The model specification also includes the government’s lagged issue emphasis in its speech, [Govt Speech (t−1)], to control for the government’s long-term level of issue emphasis in its speech and to evaluate whether governments that were emphasizing a given issue at the previous time period tend to emphasize it less at the current time period. The model also controls for government ideology. Including the variable [Govt Ideology (t)] in the equation allows testing the mechanism through which public opinion influences policy (see Hakhverdian, 2010: 849–850). 9
Finally, in the empirical analyses, years when a new government emerged whose ideology differed from the previous government, such as Schroeder I in 1998 and Merkel I in 2005, are omitted. This is because in these years the lagged and current levels of government rhetoric pertain to different governments, so that the public plausibly does not hold the current government responsible for the previous government’s lagged behavior. However, successive governments with the same Chancellor are considered as the same.
Results
Table 2 reports the parameter estimates (with PCSEs in parentheses) for the pooled model given by equation (5) above, estimated over all issues. Column 2 reports the parameter estimates computed using a common measure of government popularity, column 3 reports the parameter estimates computed using the GPV measure, and columns 4–6 report the parameter estimates computed using the FPV measures. 10 Before turning to effects pertaining to public priorities and government vulnerability, note that the coefficient on the variable [Govt Speech (t − 1)] is negative and significant in all four sets of analyses, while the coefficient on the intercept is positive, which implies a “regression to the mean” in government issue emphasis, that is, when government issue emphasis was unusually high (low) at the previous time period, then emphasis tended to subsequently decline (increase) at the current period.
The vulnerability hypothesis in Germany (1987–2005).
Note: The coefficients are reported with PCSEs in parentheses. Column 2 compares the government popularity (POP) model with the government vulnerability models (GPV and FPV (a), (b), (c)). The variables are defined in the text. FPV: formateur potential vulnerability; GPV: government potential vulnerability; PCSE: panel-corrected standard errors.
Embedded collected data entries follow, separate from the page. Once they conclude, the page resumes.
This is an optimization exercise on Yosys and OpenROAD, whose aim is small area and a short achievable clock period, not a production implementation. RTL that was checked went through simulation tests only; none was proved equivalent to the original.

## the baseline
// mdio_engine
module mdio_engine (
    input  wire        clk,
    input  wire        rst,           
    input  wire        req_valid,
    input  wire        req_write,     
    input  wire [4:0]  req_phy,
    input  wire [4:0]  req_reg,
    input  wire [15:0] req_wdata,
    input  wire [31:0] tick_freq,     
    input  wire [31:0] now,           
    input  wire        mdio_i,
    output reg         mdc,
    output wire        mdio_o,
    output reg         mdio_oe,
    output reg         resp_valid,
    output wire [1:0]  resp_status,
    output wire [15:0] resp_rdata,
    output reg         rej_valid
);
Size in the first run: roughly 120 flip-flops, about 120 I/O pins, ~0.0092 mm2 of cells after synthesis.
==> flow/config.mk <==
export PLATFORM = sky130hd
export DESIGN_NAME = mdio_engine
export DESIGN_NICKNAME = mdio_engine
export VERILOG_FILES = /design/flow/design.v
export SDC_FILE = /design/flow/constraint.sdc
export NUM_CORES = 4
export LEC_CHECK = 0
export ABC_AREA = 1
export CAP_MARGIN = 20
export CORE_MARGIN = 2
export CORE_UTILIZATION = 40
export PLACE_DENSITY = 0.6
export SLEW_MARGIN = 20
==> flow/constraint.sdc <==
create_clock -name core_clock -period 20.0 [get_ports {clk}]
set_input_delay 4.0000 -clock core_clock [delete_from_list [all_inputs] [get_ports {clk}]]
set_output_delay 4.0000 -clock core_clock [all_outputs]
set_load 0.01 [all_outputs]
standard.sh (not shown) runs the stock make flow with config.mk's settings and CLKGATE_MAP_FILE= SYNTH_SCRIPT=/design/flow/synth_recipe.tcl, a recipe that flattens the netlist after the stock synthesis.
==> flow/flow/run.sh <==
#!/bin/bash
# Own layout flow: the standard flow (standard synthesis, floorplan, power
# grid, placement, CTS, routing, unchanged SDC) with two settings added:
#  - the port buffers that global placement inserts are buf_1 cells;
#  - the timing-repair passes aim for SETUP_SLACK_MARGIN ns of setup slack,
#    so that the resizer also works on paths that already meet 20 ns.
# make's full output goes to make_finish.log here; ORFS keeps each step's
# own log under orfs/logs/.
set -euo pipefail
W=$(pwd)
MARGIN=${OWN_SETUP_MARGIN:-12.5}
cp config.mk config_own.mk
cat >> config_own.mk <<EOC
export SETUP_SLACK_MARGIN = $MARGIN
export BUFFER_PORTS_ARGS = -buffer_cell sky130_fd_sc_hd__buf_1
EOC
python3 - "$W" <<'EOP'
import sys
w = sys.argv[1]
s = open(w + "/standard.sh").read()
a = w + "/config.mk"
assert a in s, "standard.sh does not name config.mk"
open(w + "/standard_own.sh", "w").write(s.replace(a, w + "/config_own.mk"))
EOP
if ! bash standard_own.sh finish > make_finish.log 2>&1; then
    tail -50 make_finish.log
    exit 1
fi
tail -5 make_finish.log
Changes in the candidate relative to the baseline:
--- a/flow/flow/run.sh
+++ b/flow/flow/run.sh
@@ -4,14 +4,17 @@
 #  - the port buffers that global placement inserts are buf_1 cells;
 #  - the timing-repair passes aim for SETUP_SLACK_MARGIN ns of setup slack,
-#    so that the resizer also works on paths that already meet 20 ns.
+#    so that the resizer also works on paths that already meet 20 ns;
+#  - clock tree synthesis builds the tree from clkbuf_4 / clkbuf_8 cells and
+#    adds no dummy loads.
 # make's full output goes to make_finish.log here; ORFS keeps each step's
 # own log under orfs/logs/.
 set -euo pipefail
 W=$(pwd)
-MARGIN=${OWN_SETUP_MARGIN:-12.5}
+MARGIN=${OWN_SETUP_MARGIN:-13}
 cp config.mk config_own.mk
 cat >> config_own.mk <<EOC
 export SETUP_SLACK_MARGIN = $MARGIN
 export BUFFER_PORTS_ARGS = -buffer_cell sky130_fd_sc_hd__buf_1
+export CTS_ARGS = -sink_clustering_enable -repair_clock_nets -buf_list "sky130_fd_sc_hd__clkbuf_4 sky130_fd_sc_hd__clkbuf_8" -dont_use_dummy_load
 EOC
 python3 - "$W" <<'EOP'
The baseline did not stop at any stage, and its layout met the timing, DRC and antenna checks.
The candidate: PASS, flow complete, no timing, DRC or antenna violations
The count of multi-input gates on the candidate is in line with that on the baseline.
Summary: with the baseline as the reference, global-route wire length before repair in the candidate moved up slightly.
Diff the baseline and the candidate: critical path depth higher in the candidate
On the candidate: worst slack on hold paths is 0.0049 ns higher than what the baseline gave.
The baseline -> the candidate: routed wire length increased by a few percent
The final area number comes out higher for the candidate vs the baseline.
Compared with the baseline, the candidate shows sequential share of layout area lower by 0.41 points.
*p < 0.10; **p < 0.05; ***p < 0.01.
We next consider the effects of public priorities and government vulnerability. If dynamic representation in Germany occurs, we would expect significant coefficient estimates on either (or both) of the variables [Δ Public Priorities (t)] and [Public Priorities (t − 1)]. This is indeed the case. 11 If government vulnerability was equal to zero, the coefficient estimates on these variables, in combination with their standard errors, would imply that public issue salience has both short-term and long-term positive and significant effects on government emphasis in its executive speeches, that is, that the government responds in its policy agendas to both changes in and past levels of public priorities. The analysis also shows that there is no direct effect of electoral vulnerability—either in the short term or in the long term—on changes in government emphasis in executive speeches, in that that coefficients of the variables [Δ Vulnerability (t)] and [Vulnerability (t−1)] are insignificant at conventional levels, except in one case.
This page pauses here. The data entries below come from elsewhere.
Background: an optimization exercise with open tools, aiming at small area. Do not read the settings as production practice.
Only simulation tests tie the RTL to the original design; equivalence was not proved.
Power is estimated from default activity; no workload was simulated.

`design/flow/config.mk`:
```
export PLATFORM = sky130hd
export DESIGN_NAME = coolstat_bridge
export DESIGN_NICKNAME = coolstat_bridge
export VERILOG_FILES = /design/flow/design.v
export SDC_FILE = /design/flow/constraint.sdc
export NUM_CORES = 4
export LEC_CHECK = 0
export CAP_MARGIN = 20
export CORE_MARGIN = 2
export CORE_UTILIZATION = 40
export PLACE_DENSITY = 0.6
export SLEW_MARGIN = 20
```
`design/flow/constraint.sdc`:
```
create_clock -name core_clock -period 10.0 [get_ports {clk}]
set_input_delay 2.0000 -clock core_clock [delete_from_list [all_inputs] [get_ports {clk}]]
set_output_delay 2.0000 -clock core_clock [all_outputs]
set_load 0.01 [all_outputs]
```
`design/flow/design.v`:
```
module cs_decoder #(
    parameter MAX_FRAME_TICKS = 110,
    parameter CNT_W           = 7
) (
    input  wire       clk,
    input  wire       rst,
    input  wire       step,       
    input  wire       a,          
    output wire       deliver,    
    output wire [7:0] frame,      
    output wire       timeout     
);
    localparam [1:0] IDLE = 2'b00, LEAD = 2'b01, LOWC = 2'b10, HIGHC = 2'b11;
    reg [1:0]       d_state;
    reg [CNT_W-1:0] d_tif;
    reg [CNT_W-1:0] d_low;
    reg [CNT_W-1:0] d_high;
    reg [3:0]       d_nbits;
    reg [7:0]       d_acc;
    wire [CNT_W-1:0] tif_next = d_tif + 1'b1;
    wire             over     = (d_state != IDLE) && (tif_next > MAX_FRAME_TICKS);
    wire             bit_val  = (d_low > d_high);
    wire [7:0]       acc_next = {d_acc[6:0], bit_val};
    wire             bit_end  = (d_state == HIGHC) && !over && !a;
    assign timeout = step && over;
    assign deliver = step && bit_end && (d_nbits == 4'd7);
    assign frame   = acc_next;
    always @(posedge clk) begin
        if (rst) begin
            d_state <= IDLE;
            d_tif   <= {CNT_W{1'b0}};
            d_low   <= {CNT_W{1'b0}};
            d_high  <= {CNT_W{1'b0}};
            d_nbits <= 4'd0;
            d_acc   <= 8'd0;
        end else if (step) begin
            if (d_state == IDLE) begin
                if (a) begin
                    d_state <= LEAD;
                    d_tif   <= 1;
                    d_nbits <= 4'd0;
                    d_acc   <= 8'd0;
                end
            end else begin
                d_tif <= tif_next;
                if (over) begin
                    d_state <= IDLE;
                end else begin
                    case (d_state)
                        LEAD: if (!a) begin
                            d_state <= LOWC;
                            d_low   <= {CNT_W{1'b0}};
                            d_high  <= {CNT_W{1'b0}};
                        end
                        LOWC: if (!a) d_low <= d_low + 1'b1;
                              else    d_state <= HIGHC;
                        default:  
                            if (a) begin
                                d_high <= d_high + 1'b1;
                            end else begin
                                d_acc   <= acc_next;
                                d_nbits <= d_nbits + 1'b1;
                                if (d_nbits == 4'd7) begin
                                    d_state <= IDLE;
                                end else begin
                                    d_state <= LOWC;
                                    d_low   <= {CNT_W{1'b0}};
                                    d_high  <= {CNT_W{1'b0}};
                                end
                            end
                    endcase
                end
            end
        end
    end
endmodule
module cs_filter #(
    parameter HOLD_WINDOW = 80,
    parameter HOLD_W      = 7
) (
    input  wire       clk,
    input  wire       rst,
    input  wire       apply,      
    input  wire [7:0] in_frame,
    output wire [7:0] out_frame
);
    reg              f_seen;
    reg              f_last_pump;
    reg [1:0]        f_last_fan;
    reg [HOLD_W-1:0] f_hold_pump;
    reg [HOLD_W-1:0] f_hold_fan;
    wire       pump = in_frame[1];
    wire [1:0] fan  = (in_frame[3:2] == 2'b11) ? 2'b10 : in_frame[3:2];
    wire pump_hold   = f_seen && (f_hold_pump != 0);
    wire fan_hold    = f_seen && (f_hold_fan  != 0);
    wire pump_accept = f_seen && !pump_hold && (pump != f_last_pump);
    wire fan_accept  = f_seen && !fan_hold  && (fan  != f_last_fan);
    wire       pump_out = pump_hold ? f_last_pump : pump;
    wire [1:0] fan_out  = fan_hold  ? f_last_fan  : fan;
    assign out_frame = {in_frame[7:4], fan_out, pump_out, in_frame[0]};
    always @(posedge clk) begin
        if (rst) begin
            f_seen      <= 1'b0;
            f_last_pump <= 1'b0;
            f_last_fan  <= 2'b00;
            f_hold_pump <= {HOLD_W{1'b0}};
            f_hold_fan  <= {HOLD_W{1'b0}};
        end else if (apply) begin
            if (!f_seen) begin
                f_seen      <= 1'b1;
                f_last_pump <= pump;
                f_last_fan  <= fan;
                f_hold_pump <= {HOLD_W{1'b0}};
                f_hold_fan  <= {HOLD_W{1'b0}};
            end else begin
                if (pump_hold) begin
                    f_hold_pump <= f_hold_pump - 1'b1;
                end else if (pump_accept) begin
                    f_last_pump <= pump;
                    f_hold_pump <= HOLD_WINDOW;
                end
                if (fan_hold) begin
                    f_hold_fan <= f_hold_fan - 1'b1;
                end else if (fan_accept) begin
                    f_last_fan <= fan;
                    f_hold_fan <= HOLD_WINDOW;
                end
            end
        end
    end
endmodule
module cs_encoder #(
    parameter LEAD_TICKS  = 20,
    parameter SHORT_TICKS = 3,
    parameter LONG_TICKS  = 7,
    parameter PTR_W       = 5
) (
    input  wire       clk,
    input  wire       rst,
    input  wire       step,
    input  wire       s_valid,
    input  wire [7:0] s_frame,
    output wire       pickup,     
    output wire       level       
);
    localparam [1:0] IDLE = 2'b00, START = 2'b01, ACT = 2'b10, INACT = 2'b11;
    reg [1:0]       e_state;
    reg [PTR_W-1:0] e_ptr;
    reg [3:0]       e_bs;
    reg [7:0]       e_tx;
    wire cur_bit = e_tx[3'd7 - e_bs[2:0]];
    assign pickup = step && (e_state == IDLE) && s_valid;
    assign level  = (e_state == START) || (e_state == ACT);
    always @(posedge clk) begin
        if (rst) begin
            e_state <= IDLE;
            e_ptr   <= {PTR_W{1'b0}};
            e_bs    <= 4'd0;
            e_tx    <= 8'd0;
        end else if (step) begin
            case (e_state)
                IDLE: if (s_valid) begin
                    e_tx    <= s_frame;
                    e_state <= START;
                end
                START: begin
                    e_ptr   <= LEAD_TICKS;
                    e_bs    <= 4'd0;
                    e_state <= ACT;
                end
                ACT: begin
                    if (e_ptr > 1) begin
                        e_ptr <= e_ptr - 1'b1;
                    end else if (e_bs == 4'd8) begin
                        e_ptr   <= {PTR_W{1'b0}};
                        e_state <= IDLE;
                    end else begin
                        e_ptr   <= cur_bit ? LONG_TICKS : SHORT_TICKS;
                        e_state <= INACT;
                    end
                end
                default: begin  
                    if (e_ptr > 1) begin
                        e_ptr <= e_ptr - 1'b1;
                    end else begin
                        e_ptr   <= cur_bit ? SHORT_TICKS : LONG_TICKS;
                        e_bs    <= e_bs + 1'b1;
                        e_state <= ACT;
                    end
                end
            endcase
        end
    end
endmodule
module coolstat_bridge #(
    parameter MAX_FRAME_TICKS = 110,
    parameter LEAD_TICKS      = 20,
    parameter SHORT_TICKS     = 3,
    parameter LONG_TICKS      = 7,
    parameter HOLD_WINDOW     = 80,
    parameter POL_IN          = 0,
    parameter POL_OUT         = 0,
    parameter CNT_W           = 7,
    parameter PTR_W           = 5,
    parameter HOLD_W          = 7
) (
    input  wire       clk,
    input  wire       rst,
    input  wire       tick,
    input  wire       in_pin,
    output wire       out_pin,
    output wire       diag_frame_valid,
    output wire [7:0] diag_frame_raw,
    output wire [7:0] diag_frame_out,
    output wire       diag_timeout
);
    wire step = tick && !rst;
    wire a    = in_pin ^ POL_IN[0];
    wire       deliver;
    wire [7:0] raw;
    wire       timeout;
    wire [7:0] filtered;
    wire       pickup;
    wire       level;
    cs_decoder #(.MAX_FRAME_TICKS(MAX_FRAME_TICKS), .CNT_W(CNT_W)) u_dec (
        .clk(clk), .rst(rst), .step(step), .a(a),
        .deliver(deliver), .frame(raw), .timeout(timeout)
    );
    cs_filter #(.HOLD_WINDOW(HOLD_WINDOW), .HOLD_W(HOLD_W)) u_flt (
        .clk(clk), .rst(rst), .apply(deliver),
        .in_frame(raw), .out_frame(filtered)
    );
    reg       s_valid;
    reg [7:0] s_frame;
    always @(posedge clk) begin
        if (rst) begin
            s_valid <= 1'b0;
            s_frame <= 8'd0;
        end else if (deliver) begin
            s_valid <= 1'b1;
            s_frame <= filtered;
        end else if (pickup) begin
            s_valid <= 1'b0;
        end
    end
    cs_encoder #(.LEAD_TICKS(LEAD_TICKS), .SHORT_TICKS(SHORT_TICKS),
                 .LONG_TICKS(LONG_TICKS), .PTR_W(PTR_W)) u_enc (
        .clk(clk), .rst(rst), .step(step),
        .s_valid(s_valid), .s_frame(s_frame),
        .pickup(pickup), .level(level)
    );
    assign out_pin          = level ^ POL_OUT[0];
    assign diag_frame_valid = deliver;
    assign diag_frame_raw   = deliver ? raw      : 8'd0;
    assign diag_frame_out   = deliver ? filtered : 8'd0;
    assign diag_timeout     = timeout;
endmodule
```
The results on the vulnerability hypothesis are now considered. If electoral vulnerability had a beneficial effect on government responsiveness, a negative and significant coefficient on either (or both) of the interacted variables [Δ Public Priorities (t) × Δ Vulnerability (t)] and [Public Priorities (t − 1) × Vulnerability (t − 1)] would be expected. According to the level of vulnerability based on the different measures proposed, it has been argued above that a stronger effect of both government vulnerability and the PM party vulnerability on government responsiveness would be expected in all but one scenario, namely in the case of vulnerability of the PM party against its junior coalition partner, which in Germany seems to be none. While the empirical analysis finds no long-term effects of potential vulnerability on government responsiveness in any of the vulnerability measures, the vulnerability hypothesis is, instead, supported in the short run. There is, indeed, evidence of short-term effects of electoral vulnerability on government responsiveness in all models, but differences apply.
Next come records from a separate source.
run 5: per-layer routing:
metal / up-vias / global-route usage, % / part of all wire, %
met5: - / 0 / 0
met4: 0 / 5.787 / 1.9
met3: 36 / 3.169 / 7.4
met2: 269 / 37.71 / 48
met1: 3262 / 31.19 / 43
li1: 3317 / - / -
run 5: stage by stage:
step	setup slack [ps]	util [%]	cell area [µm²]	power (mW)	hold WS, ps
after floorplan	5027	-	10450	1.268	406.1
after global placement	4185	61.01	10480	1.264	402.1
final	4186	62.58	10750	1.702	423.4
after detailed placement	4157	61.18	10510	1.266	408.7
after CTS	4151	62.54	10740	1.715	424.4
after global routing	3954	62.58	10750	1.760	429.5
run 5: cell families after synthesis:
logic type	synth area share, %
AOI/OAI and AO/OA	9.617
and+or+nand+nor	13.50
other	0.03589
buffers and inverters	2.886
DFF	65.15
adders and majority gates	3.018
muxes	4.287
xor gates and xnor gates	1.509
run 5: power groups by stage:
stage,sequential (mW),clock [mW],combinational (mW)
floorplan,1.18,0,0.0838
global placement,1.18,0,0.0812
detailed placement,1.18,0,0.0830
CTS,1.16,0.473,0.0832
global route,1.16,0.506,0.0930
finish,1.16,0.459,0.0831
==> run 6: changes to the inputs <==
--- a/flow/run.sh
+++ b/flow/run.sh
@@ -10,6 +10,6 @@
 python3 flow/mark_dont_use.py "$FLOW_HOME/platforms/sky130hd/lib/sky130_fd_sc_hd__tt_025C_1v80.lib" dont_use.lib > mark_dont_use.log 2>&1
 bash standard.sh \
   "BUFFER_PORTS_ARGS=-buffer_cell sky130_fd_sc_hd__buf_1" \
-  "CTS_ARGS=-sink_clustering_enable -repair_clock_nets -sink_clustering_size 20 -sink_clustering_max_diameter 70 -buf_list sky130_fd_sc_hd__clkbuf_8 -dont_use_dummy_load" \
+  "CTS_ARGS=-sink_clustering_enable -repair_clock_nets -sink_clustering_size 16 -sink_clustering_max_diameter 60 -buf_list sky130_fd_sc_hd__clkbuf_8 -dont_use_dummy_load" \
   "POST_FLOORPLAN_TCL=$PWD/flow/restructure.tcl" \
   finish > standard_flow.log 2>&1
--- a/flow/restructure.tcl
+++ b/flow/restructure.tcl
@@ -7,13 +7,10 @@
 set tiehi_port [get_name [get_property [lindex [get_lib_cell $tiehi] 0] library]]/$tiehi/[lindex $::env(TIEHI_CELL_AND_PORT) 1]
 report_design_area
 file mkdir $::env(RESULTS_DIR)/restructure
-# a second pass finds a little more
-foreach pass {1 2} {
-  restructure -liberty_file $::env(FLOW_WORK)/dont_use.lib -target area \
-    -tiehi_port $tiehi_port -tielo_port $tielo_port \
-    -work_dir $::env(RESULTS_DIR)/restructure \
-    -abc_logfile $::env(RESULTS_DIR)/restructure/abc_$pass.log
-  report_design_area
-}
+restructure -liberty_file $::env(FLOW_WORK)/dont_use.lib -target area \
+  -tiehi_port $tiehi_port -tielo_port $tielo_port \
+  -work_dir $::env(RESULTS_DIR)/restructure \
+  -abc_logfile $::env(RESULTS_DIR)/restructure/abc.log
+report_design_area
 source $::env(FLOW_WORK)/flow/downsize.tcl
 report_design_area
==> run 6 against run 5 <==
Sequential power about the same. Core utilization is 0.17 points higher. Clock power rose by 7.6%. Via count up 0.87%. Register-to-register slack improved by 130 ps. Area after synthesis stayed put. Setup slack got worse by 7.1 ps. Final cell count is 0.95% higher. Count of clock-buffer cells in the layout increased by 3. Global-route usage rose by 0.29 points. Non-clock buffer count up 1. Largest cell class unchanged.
Context: an optimization exercise on an open-source flow, tuned for small area, a short achievable clock period and few clock cycles per item. The choices shown serve that exercise and are no tape-out recipe. In this exercise RTL edits were held to simulation tests only and were not proved equivalent to the original.

==> run a <==
Design logp_power, start of the top module:
module logp_power (
    input  wire        clk,
    input  wire        rst,
    input  wire        in_valid,
    output wire        in_ready,
    input  wire [63:0] re,
    input  wire [63:0] im,
    output reg         out_valid,
    output reg  [63:0] p
);
Settings: LEC_CHECK=0, CAP_MARGIN=20, CORE_MARGIN=2, CORE_UTILIZATION=60, CTS_CLUSTER_DIAMETER=80, CTS_CLUSTER_SIZE=30, PLACE_DENSITY=0.7, SLEW_MARGIN=20, SYNTH_HIERARCHICAL=1, SYNTH_MINIMUM_KEEP_SIZE=0; clock period 18.5 ns.
standard.sh (not shown) runs the stock make flow with config.mk's settings and CLKGATE_MAP_FILE= SYNTH_SCRIPT=/design/flow/synth_recipe.tcl, a recipe that flattens the netlist after the stock synthesis.
==> flow/flow/run.sh <==
#!/bin/bash
# The standard layout (the standard.sh, ORFS from synthesis to the final
# layout), with two settings it leaves open:
# - timing repair aimed well below the clock period: repair_timing works until
#   the setup slack reaches SETUP_SLACK_MARGIN, so the layout meets timing at
#   the design's period with that much slack to spare;
# - the ports buffered with buf_4 cells (buffer_ports' default picks a slow
#   delay buffer).
# make's full output goes to standard.log; ORFS keeps each step's log under
# orfs/logs/.
set -euo pipefail
export SETUP_SLACK_MARGIN=13.6
export BUFFER_PORTS_ARGS="-buffer_cell sky130_fd_sc_hd__buf_4"
bash standard.sh > standard.log 2>&1
==> run b (differences from run a) <==
==> flow/flow/run.sh (replaced) <==
#!/bin/bash
# The standard layout (the standard.sh: ORFS from synthesis to the final
# layout) with three changes in how it is made:
# - after the standard synthesis, each logic cell is set to the smallest drive
#   strength of its kind (downsize.py); the timing repair below upsizes only
#   the cells on paths that need it;
# - timing repair aimed well below the clock period: repair_timing works until
#   the setup slack reaches SETUP_SLACK_MARGIN, so the layout meets timing at
#   the design's period with that much slack to spare;
# - the ports buffered with buf_4 cells (buffer_ports' default picks a slow
#   delay buffer).
# Each make run's full output goes to a log here; ORFS keeps each step's log
# under orfs/logs/.
set -euo pipefail
export SETUP_SLACK_MARGIN=13.6
export BUFFER_PORTS_ARGS="-buffer_cell sky130_fd_sc_hd__buf_4"
res=orfs/results/$FLOW_PLATFORM/logp_power/base
bash standard.sh "$PWD/$res/1_2_yosys.v" > synth.log 2>&1
python3 flow/downsize.py "$FLOW_HOME/platforms/$FLOW_PLATFORM/lib/sky130_fd_sc_hd__tt_025C_1v80.lib" \
    "$res/1_2_yosys.v" > downsize.log 2>&1
bash standard.sh > standard.log 2>&1
==> flow/flow/downsize.py (new file) <==
#!/usr/bin/env python3
"""Set every combinational logic cell of a synthesized netlist to the smallest
cell of its footprint (same function and pins, least drive), so that the
timing repair later in the flow upsizes only the cells that need it.
Flip-flops, buffers, clock cells and tie cells are left as they are.

usage: downsize.py LIBERTY NETLIST   (rewrites NETLIST in place)
"""
import re
import sys
from collections import Counter

lib, netlist = sys.argv[1], sys.argv[2]
text = open(lib).read()
area, foot = {}, {}
for m in re.finditer(r'cell \("?(sky130_fd_sc_hd__\w+)"?\)', text):
    seg = text[m.end():m.end() + 200000]
    area[m.group(1)] = float(re.search(r"area\s*:\s*([\d.]+)", seg).group(1))
    f = re.search(r'cell_footprint\s*:\s*"?(\w+)"?', seg)
    foot[m.group(1)] = f.group(1) if f else None
smallest = {}
for cell, a in area.items():
    f = foot[cell]
    if "lpflow" in cell or "probe" in cell:
        continue
    if f and (f not in smallest or a < area[smallest[f]]):
        smallest[f] = cell
keep = ("sky130_fd_sc_hd__df", "sky130_fd_sc_hd__dl", "sky130_fd_sc_hd__buf",
        "sky130_fd_sc_hd__clk", "sky130_fd_sc_hd__conb", "sky130_fd_sc_hd__dly")
swaps = Counter()


def swap(m):
    cell = m.group(1)
    if cell.startswith(keep) or cell not in foot or not foot[cell]:
        return m.group(0)
    small = smallest[foot[cell]]
    if small == cell:
        return m.group(0)
    swaps[(cell, small)] += 1
    return small + m.group(2)


net = open(netlist).read()
net = re.sub(r"\b(sky130_fd_sc_hd__\w+)(\s+\S+\s*\()", swap, net)
open(netlist, "w").write(net)
for (a, b), n in sorted(swaps.items()):
    print(f"{n:6d} {a} -> {b}")
print(f"saved {sum((area[a] - area[b]) * n for (a, b), n in swaps.items()):.0f} um2")
==> run summary <==
Critical path:
- The worst path required time is 19.16 ns.

Floorplanning:
- The die is 450 um tall.

CTS:
- Clock-pin slew was measured on the worst setup and hold paths at 0.11 ns.

Status:
- The run finished with no timing, DRC or antenna violations.

Finish:
- Summing all multi-input logic gate instances after layout gives 88,600 um2.

Drt:
- Summed over all nets, wire length on met2 after detailed routing comes to 191,000 um.

Global route:
- In the global route stage, met1 resource usage came out at 0.553.
the above is filed under run a

==> run summary <==
CTS:
- After clock tree synthesis, the clock-pin slew on the worst setup and hold paths is 0.10 ns.
- Counting the buffers created by CTS gives 84.

Critical path:
- In this run the worst setup path begins at xb0[13].

Finish:
- The post-layout instance area is 126,000 um2.
- Registers represent a cell area share of 0.180.
- Summing all multi-input logic gate instances after layout gives 88,200 um2.

Synth:
- By area the synthesized netlist is led by sky130_fd_sc_hd__fa_1 22%, sky130_fd_sc_hd__dfxtp_1 19%, sky130_fd_sc_hd__xnor2_1 11%.
- Yosys mapped a number of flops with a built-in enable equal to 0.

Drt:
- In the routed design, unresolved DRC markers number 0.
- The length of routed met2 wiring is 185,000 um.

Status:
- The run finished with no timing, DRC or antenna violations.

Floorplanning:
- The vertical die dimension is 450 um.
the above is filed under run b

Testbench counts of run a, summed over its fixed seeds: cycles 24,064, items 24,000.
Testbench counts of run b, summed over its fixed seeds: cycles 24,064, items 24,000.

static timing again, ports no longer ideal:
No port has a modelled driver above. Below, the same layouts with a new extraction and two added sets of constraints.
Step 1, drivers: a clkbuf_16 drives clk and a buf_2 each remaining input, both assumed.
Step 2 moves the port delays by t, midway between the first and last clock arrival at a register: inputs arrive t later, outputs are due t later. That takes back most of the time a late clock gives input paths.
Three values: no drivers, after step 1, after step 2; two values: the first two.
run | t (ns) | slack for setup (ns) | worst setup path at the end | clock arrival spread, ns | cell pins on the clock port's net
run a | 0.881 | 13.521 / 13.424 / 13.521 | register to register | 0.065 / 0.066 | 1
run b | 0.844 | 13.566 / 13.494 / 13.566 | register to register | 0.054 / 0.054 | 1
After both steps setup and hold are still met in every run listed.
The conditional effect of the interacted variable [Δ Public Priorities (t) × Δ Vulnerability (t)] is negative and weakly significant (p < 0.10) for the vulnerability of the PM party against its largest junior coalition partner (model FPV (a)), which is in line with our expectations. The effect is instead stronger (p < 0.05) for the vulnerability of the government as a whole against opposition (model GPV), the vulnerability of the PM party against its largest opposition party (model FPV (b)), as well as against its strongest competitor (model FPV (c)).
Column 2 reports the results for the government popularity (POP) measure, where neither junior coalition partners nor opposition parties are explicitly taken into account. In comparison with our vulnerability measures, short-term effects of government popularity on government responsiveness to public priorities are also present. The coefficient in the interactive variable is in fact in the right direction, namely, lower government popularity is associated with higher responsiveness. However, it is worth noting that the coefficient of the interaction is only statistically significant at p < 0.10.
Figure 2 presents the marginal effects of the [Δ Public Priorities (t) × Δ Vulnerability (t)] variable on the [Δ Govt Speech (t)] variable, computed for the coefficient estimates reported in Table 1. According to the plot, an increase in public priorities on a given issue in the current year—compared to the previous year—is associated with an increase in issue emphasis in government speeches conditional on government vulnerability. The effect of vulnerability on responsiveness stops being statistically significant at around zero, suggesting that only negative and not positive changes in vulnerability are associated with an increase in government responsiveness to public priorities.

Effects of electoral vulnerability on agenda responsiveness in Germany (1987–2005), by measure. Note: The figure displays the marginal effects of the [Δ Public Priorities (t) × Δ Vulnerability (t)] variable on the [Δ Govt Speech (t)] variable, computed for the coefficient estimates reported in Table 2. The dashed lines denote 95% confidence intervals. The variables are defined in the text.
To sum up, our findings show that there is a relationship between electoral pressures and government responsiveness to public priorities in the German Chancellor’s policy agenda. The way these electoral pressures are measured leads to somewhat different results. In particular, short-term effects of electoral vulnerability on responsiveness are stronger when the whole government faces the major opposition and when the PM party faces the largest opposition party or the largest competitor, which in the period covered by our analysis always coincide. Short-term effects are, instead, weaker with a classic measure of government popularity and when the PM party faces its junior coalition partner, which in Germany never really constitutes a big threat to the Chancellor party.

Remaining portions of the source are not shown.